Data excerpts:
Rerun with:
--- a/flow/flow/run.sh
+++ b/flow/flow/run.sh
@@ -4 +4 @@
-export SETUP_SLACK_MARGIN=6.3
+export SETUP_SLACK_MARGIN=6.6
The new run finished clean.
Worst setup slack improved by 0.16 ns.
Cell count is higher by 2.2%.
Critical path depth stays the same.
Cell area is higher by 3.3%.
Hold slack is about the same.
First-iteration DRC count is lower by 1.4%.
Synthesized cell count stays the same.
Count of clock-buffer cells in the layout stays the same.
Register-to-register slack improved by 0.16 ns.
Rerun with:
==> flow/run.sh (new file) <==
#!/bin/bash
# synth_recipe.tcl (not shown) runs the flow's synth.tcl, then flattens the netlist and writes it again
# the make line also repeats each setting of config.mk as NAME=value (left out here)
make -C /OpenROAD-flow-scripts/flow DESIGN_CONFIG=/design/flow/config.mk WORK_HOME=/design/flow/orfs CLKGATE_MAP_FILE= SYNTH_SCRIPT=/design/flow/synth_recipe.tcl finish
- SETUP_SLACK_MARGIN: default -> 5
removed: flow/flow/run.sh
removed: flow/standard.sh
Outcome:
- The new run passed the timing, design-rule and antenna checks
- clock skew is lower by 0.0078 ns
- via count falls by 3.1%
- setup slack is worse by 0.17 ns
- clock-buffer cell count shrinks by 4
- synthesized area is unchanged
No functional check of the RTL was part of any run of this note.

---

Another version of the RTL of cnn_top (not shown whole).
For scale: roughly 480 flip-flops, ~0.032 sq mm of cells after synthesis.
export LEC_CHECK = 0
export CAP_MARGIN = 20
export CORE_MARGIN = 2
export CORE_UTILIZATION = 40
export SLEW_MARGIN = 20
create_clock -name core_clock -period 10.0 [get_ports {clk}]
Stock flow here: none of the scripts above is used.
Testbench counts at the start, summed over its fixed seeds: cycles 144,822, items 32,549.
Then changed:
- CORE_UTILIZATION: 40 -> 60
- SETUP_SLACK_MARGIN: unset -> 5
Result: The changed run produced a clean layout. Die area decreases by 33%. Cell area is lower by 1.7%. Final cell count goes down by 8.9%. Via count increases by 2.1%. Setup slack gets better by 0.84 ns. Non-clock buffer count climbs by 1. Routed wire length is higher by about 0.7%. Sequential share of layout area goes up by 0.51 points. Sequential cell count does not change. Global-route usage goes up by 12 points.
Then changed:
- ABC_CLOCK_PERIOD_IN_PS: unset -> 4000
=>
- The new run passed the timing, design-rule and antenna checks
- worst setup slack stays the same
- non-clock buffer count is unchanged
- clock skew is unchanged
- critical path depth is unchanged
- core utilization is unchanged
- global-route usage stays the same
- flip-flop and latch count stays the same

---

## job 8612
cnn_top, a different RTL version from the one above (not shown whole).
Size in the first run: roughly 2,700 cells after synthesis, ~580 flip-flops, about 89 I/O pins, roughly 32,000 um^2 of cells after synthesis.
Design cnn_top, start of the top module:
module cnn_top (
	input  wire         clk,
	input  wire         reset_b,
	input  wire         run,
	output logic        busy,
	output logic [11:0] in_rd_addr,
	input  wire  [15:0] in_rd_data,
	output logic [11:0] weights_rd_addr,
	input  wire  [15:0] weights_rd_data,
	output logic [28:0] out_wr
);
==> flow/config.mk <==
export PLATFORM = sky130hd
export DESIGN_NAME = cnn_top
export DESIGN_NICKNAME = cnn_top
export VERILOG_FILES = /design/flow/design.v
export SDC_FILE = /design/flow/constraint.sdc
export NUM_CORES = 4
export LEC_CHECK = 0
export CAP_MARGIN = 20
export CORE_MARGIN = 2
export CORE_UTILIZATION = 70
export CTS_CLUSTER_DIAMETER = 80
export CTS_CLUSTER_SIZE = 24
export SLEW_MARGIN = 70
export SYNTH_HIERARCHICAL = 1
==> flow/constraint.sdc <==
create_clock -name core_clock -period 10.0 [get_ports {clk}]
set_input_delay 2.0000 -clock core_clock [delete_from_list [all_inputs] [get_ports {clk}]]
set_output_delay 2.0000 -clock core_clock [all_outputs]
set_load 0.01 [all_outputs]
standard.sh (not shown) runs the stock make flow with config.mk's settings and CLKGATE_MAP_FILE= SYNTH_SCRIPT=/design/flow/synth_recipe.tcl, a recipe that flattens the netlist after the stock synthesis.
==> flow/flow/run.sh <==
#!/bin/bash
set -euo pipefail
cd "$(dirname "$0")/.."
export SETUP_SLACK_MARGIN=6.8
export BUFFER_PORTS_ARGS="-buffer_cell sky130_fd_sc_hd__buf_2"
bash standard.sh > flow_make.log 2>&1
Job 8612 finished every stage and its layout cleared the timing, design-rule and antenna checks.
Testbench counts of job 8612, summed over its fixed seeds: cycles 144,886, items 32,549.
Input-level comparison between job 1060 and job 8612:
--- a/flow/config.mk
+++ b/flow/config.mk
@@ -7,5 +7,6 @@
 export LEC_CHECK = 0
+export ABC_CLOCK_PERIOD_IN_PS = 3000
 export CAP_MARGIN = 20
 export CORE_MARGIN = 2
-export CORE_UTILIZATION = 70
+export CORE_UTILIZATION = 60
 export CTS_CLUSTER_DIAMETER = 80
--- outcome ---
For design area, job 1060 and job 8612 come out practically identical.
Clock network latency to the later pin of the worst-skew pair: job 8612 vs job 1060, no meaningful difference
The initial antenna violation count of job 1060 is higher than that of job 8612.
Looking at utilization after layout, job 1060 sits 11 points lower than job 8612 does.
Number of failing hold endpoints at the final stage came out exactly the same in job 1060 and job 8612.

* * *

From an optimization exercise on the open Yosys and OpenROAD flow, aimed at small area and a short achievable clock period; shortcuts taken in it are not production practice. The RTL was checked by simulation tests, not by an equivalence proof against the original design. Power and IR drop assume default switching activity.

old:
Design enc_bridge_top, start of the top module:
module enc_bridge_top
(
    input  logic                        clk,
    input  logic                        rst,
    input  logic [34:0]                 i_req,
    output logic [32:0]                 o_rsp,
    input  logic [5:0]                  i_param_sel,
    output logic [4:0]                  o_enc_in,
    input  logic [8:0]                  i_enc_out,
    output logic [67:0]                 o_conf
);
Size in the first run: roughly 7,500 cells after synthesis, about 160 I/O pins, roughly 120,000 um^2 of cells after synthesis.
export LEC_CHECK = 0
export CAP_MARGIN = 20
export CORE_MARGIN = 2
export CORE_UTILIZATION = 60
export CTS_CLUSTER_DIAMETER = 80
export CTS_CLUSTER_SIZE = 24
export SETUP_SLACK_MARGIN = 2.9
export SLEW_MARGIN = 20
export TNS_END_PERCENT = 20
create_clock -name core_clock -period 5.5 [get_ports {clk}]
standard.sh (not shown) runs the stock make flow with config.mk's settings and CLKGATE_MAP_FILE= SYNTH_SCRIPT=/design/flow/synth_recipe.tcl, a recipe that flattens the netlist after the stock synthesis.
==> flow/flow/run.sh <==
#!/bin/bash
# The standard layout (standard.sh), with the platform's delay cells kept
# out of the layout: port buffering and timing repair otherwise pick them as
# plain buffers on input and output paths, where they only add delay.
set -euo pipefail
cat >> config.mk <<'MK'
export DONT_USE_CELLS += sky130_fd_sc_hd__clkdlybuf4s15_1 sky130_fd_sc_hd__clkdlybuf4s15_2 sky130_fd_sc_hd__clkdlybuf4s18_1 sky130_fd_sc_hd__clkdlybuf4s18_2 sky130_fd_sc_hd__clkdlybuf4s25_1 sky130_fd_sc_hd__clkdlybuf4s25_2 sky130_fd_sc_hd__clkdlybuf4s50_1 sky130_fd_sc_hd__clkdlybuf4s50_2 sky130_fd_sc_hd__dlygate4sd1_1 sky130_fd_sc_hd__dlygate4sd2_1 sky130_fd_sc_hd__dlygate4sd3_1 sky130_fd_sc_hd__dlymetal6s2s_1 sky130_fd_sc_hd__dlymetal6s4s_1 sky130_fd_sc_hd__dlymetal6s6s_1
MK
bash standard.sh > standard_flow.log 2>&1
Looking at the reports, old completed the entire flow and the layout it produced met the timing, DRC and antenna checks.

Exercise requirements: Retype, exactly and in full, the lines above from the one containing "- CORE_UTILIZATION: 40 -> 60" through the one containing "- global-route usage stays the same".

Output of the exercise:
- CORE_UTILIZATION: 40 -> 60
- SETUP_SLACK_MARGIN: unset -> 5
Result: The changed run produced a clean layout. Die area decreases by 33%. Cell area is lower by 1.7%. Final cell count goes down by 8.9%. Via count increases by 2.1%. Setup slack gets better by 0.84 ns. Non-clock buffer count climbs by 1. Routed wire length is higher by about 0.7%. Sequential share of layout area goes up by 0.51 points. Sequential cell count does not change. Global-route usage goes up by 12 points.
Then changed:
- ABC_CLOCK_PERIOD_IN_PS: unset -> 4000
=>
- The new run passed the timing, design-rule and antenna checks
- worst setup slack stays the same
- non-clock buffer count is unchanged
- clock skew is unchanged
- critical path depth is unchanged
- core utilization is unchanged
- global-route usage stays the same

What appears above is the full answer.